**What you are asked to do:** Send back the entries exactly as they were given.

[[ Data shown, beginning ]]

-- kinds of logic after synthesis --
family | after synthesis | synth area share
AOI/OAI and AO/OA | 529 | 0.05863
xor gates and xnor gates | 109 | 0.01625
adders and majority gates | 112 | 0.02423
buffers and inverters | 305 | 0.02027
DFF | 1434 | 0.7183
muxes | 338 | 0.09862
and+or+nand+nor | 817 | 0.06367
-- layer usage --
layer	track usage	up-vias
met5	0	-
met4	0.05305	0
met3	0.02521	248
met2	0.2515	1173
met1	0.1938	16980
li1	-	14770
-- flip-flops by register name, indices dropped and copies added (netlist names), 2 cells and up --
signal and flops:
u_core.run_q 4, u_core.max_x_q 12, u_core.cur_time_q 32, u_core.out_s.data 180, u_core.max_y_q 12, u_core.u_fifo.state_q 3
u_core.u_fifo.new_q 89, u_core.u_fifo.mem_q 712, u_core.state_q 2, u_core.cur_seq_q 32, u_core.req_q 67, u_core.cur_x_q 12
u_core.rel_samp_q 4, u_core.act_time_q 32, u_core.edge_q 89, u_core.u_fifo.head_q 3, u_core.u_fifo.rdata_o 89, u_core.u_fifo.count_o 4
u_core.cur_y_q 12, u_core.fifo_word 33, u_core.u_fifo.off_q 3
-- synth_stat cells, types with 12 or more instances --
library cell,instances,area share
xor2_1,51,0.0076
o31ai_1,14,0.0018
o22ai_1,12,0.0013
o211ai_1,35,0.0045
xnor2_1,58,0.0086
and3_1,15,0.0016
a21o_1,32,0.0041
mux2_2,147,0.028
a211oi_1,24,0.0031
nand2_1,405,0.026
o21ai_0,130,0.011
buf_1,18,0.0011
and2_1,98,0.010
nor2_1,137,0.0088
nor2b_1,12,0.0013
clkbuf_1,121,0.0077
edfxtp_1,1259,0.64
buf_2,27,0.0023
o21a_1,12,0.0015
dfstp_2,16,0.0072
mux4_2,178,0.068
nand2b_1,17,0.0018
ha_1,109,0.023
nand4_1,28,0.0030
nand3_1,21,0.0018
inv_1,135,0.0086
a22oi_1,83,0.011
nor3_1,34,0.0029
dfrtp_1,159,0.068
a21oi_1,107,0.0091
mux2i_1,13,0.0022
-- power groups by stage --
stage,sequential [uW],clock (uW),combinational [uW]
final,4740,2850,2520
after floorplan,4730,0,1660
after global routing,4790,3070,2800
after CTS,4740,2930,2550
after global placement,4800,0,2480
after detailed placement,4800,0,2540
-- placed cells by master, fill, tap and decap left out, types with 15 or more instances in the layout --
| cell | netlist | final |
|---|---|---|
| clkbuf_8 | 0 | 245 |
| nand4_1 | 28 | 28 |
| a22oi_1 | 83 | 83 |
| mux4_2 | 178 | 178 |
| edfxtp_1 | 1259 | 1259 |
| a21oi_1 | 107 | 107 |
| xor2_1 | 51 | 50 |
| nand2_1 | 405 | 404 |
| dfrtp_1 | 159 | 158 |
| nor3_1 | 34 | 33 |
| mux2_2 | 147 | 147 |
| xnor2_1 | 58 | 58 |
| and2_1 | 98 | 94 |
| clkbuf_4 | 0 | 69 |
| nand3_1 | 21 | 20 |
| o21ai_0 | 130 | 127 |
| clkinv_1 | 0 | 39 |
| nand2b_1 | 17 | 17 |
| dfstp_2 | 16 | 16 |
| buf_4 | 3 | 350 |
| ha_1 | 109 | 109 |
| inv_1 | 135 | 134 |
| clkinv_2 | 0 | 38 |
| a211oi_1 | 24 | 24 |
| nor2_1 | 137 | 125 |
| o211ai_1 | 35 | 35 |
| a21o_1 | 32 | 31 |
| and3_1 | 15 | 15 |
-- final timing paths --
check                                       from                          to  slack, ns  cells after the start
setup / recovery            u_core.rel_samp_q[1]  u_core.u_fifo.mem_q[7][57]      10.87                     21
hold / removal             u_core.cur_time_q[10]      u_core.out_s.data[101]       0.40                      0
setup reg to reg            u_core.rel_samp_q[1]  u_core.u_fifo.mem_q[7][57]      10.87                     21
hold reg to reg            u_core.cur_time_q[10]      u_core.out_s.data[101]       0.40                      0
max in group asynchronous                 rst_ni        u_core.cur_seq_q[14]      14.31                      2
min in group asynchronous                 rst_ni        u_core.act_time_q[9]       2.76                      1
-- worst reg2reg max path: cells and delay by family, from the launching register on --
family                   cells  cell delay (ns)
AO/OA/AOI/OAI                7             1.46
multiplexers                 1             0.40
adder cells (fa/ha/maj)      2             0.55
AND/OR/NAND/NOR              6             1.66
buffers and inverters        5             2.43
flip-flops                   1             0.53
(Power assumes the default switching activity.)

[[ Data shown, end ]]

**Answer to this exercise:**
-- kinds of logic after synthesis --
family | after synthesis | synth area share
AOI/OAI and AO/OA | 529 | 0.05863
xor gates and xnor gates | 109 | 0.01625
adders and majority gates | 112 | 0.02423
buffers and inverters | 305 | 0.02027
DFF | 1434 | 0.7183
muxes | 338 | 0.09862
and+or+nand+nor | 817 | 0.06367
-- layer usage --
layer	track usage	up-vias
met5	0	-
met4	0.05305	0
met3	0.02521	248
met2	0.2515	1173
met1	0.1938	16980
li1	-	14770
-- flip-flops by register name, indices dropped and copies added (netlist names), 2 cells and up --
signal and flops:
u_core.run_q 4, u_core.max_x_q 12, u_core.cur_time_q 32, u_core.out_s.data 180, u_core.max_y_q 12, u_core.u_fifo.state_q 3
u_core.u_fifo.new_q 89, u_core.u_fifo.mem_q 712, u_core.state_q 2, u_core.cur_seq_q 32, u_core.req_q 67, u_core.cur_x_q 12
u_core.rel_samp_q 4, u_core.act_time_q 32, u_core.edge_q 89, u_core.u_fifo.head_q 3, u_core.u_fifo.rdata_o 89, u_core.u_fifo.count_o 4
u_core.cur_y_q 12, u_core.fifo_word 33, u_core.u_fifo.off_q 3
-- synth_stat cells, types with 12 or more instances --
library cell,instances,area share
xor2_1,51,0.0076
o31ai_1,14,0.0018
o22ai_1,12,0.0013
o211ai_1,35,0.0045
xnor2_1,58,0.0086
and3_1,15,0.0016
a21o_1,32,0.0041
mux2_2,147,0.028
a211oi_1,24,0.0031
nand2_1,405,0.026
o21ai_0,130,0.011
buf_1,18,0.0011
and2_1,98,0.010
nor2_1,137,0.0088
nor2b_1,12,0.0013
clkbuf_1,121,0.0077
edfxtp_1,1259,0.64
buf_2,27,0.0023
o21a_1,12,0.0015
dfstp_2,16,0.0072
mux4_2,178,0.068
nand2b_1,17,0.0018
ha_1,109,0.023
nand4_1,28,0.0030
nand3_1,21,0.0018
inv_1,135,0.0086
a22oi_1,83,0.011
nor3_1,34,0.0029
dfrtp_1,159,0.068
a21oi_1,107,0.0091
mux2i_1,13,0.0022
-- power groups by stage --
stage,sequential [uW],clock (uW),combinational [uW]
final,4740,2850,2520
after floorplan,4730,0,1660
after global routing,4790,3070,2800
after CTS,4740,2930,2550
after global placement,4800,0,2480
after detailed placement,4800,0,2540
-- placed cells by master, fill, tap and decap left out, types with 15 or more instances in the layout --
| cell | netlist | final |
|---|---|---|
| clkbuf_8 | 0 | 245 |
| nand4_1 | 28 | 28 |
| a22oi_1 | 83 | 83 |
| mux4_2 | 178 | 178 |
| edfxtp_1 | 1259 | 1259 |
| a21oi_1 | 107 | 107 |
| xor2_1 | 51 | 50 |
| nand2_1 | 405 | 404 |
| dfrtp_1 | 159 | 158 |
| nor3_1 | 34 | 33 |
| mux2_2 | 147 | 147 |
| xnor2_1 | 58 | 58 |
| and2_1 | 98 | 94 |
| clkbuf_4 | 0 | 69 |
| nand3_1 | 21 | 20 |
| o21ai_0 | 130 | 127 |
| clkinv_1 | 0 | 39 |
| nand2b_1 | 17 | 17 |
| dfstp_2 | 16 | 16 |
| buf_4 | 3 | 350 |
| ha_1 | 109 | 109 |
| inv_1 | 135 | 134 |
| clkinv_2 | 0 | 38 |
| a211oi_1 | 24 | 24 |
| nor2_1 | 137 | 125 |
| o211ai_1 | 35 | 35 |
| a21o_1 | 32 | 31 |
| and3_1 | 15 | 15 |
-- final timing paths --
check                                       from                          to  slack, ns  cells after the start
setup / recovery            u_core.rel_samp_q[1]  u_core.u_fifo.mem_q[7][57]      10.87                     21
hold / removal             u_core.cur_time_q[10]      u_core.out_s.data[101]       0.40                      0
setup reg to reg            u_core.rel_samp_q[1]  u_core.u_fifo.mem_q[7][57]      10.87                     21
hold reg to reg            u_core.cur_time_q[10]      u_core.out_s.data[101]       0.40                      0
max in group asynchronous                 rst_ni        u_core.cur_seq_q[14]      14.31                      2
min in group asynchronous                 rst_ni        u_core.act_time_q[9]       2.76                      1
-- worst reg2reg max path: cells and delay by family, from the launching register on --
family                   cells  cell delay (ns)
AO/OA/AOI/OAI                7             1.46
multiplexers                 1             0.40
adder cells (fa/ha/maj)      2             0.55
AND/OR/NAND/NOR              6             1.66
buffers and inverters        5             2.43
flip-flops                   1             0.53
(Power assumes the default switching activity.)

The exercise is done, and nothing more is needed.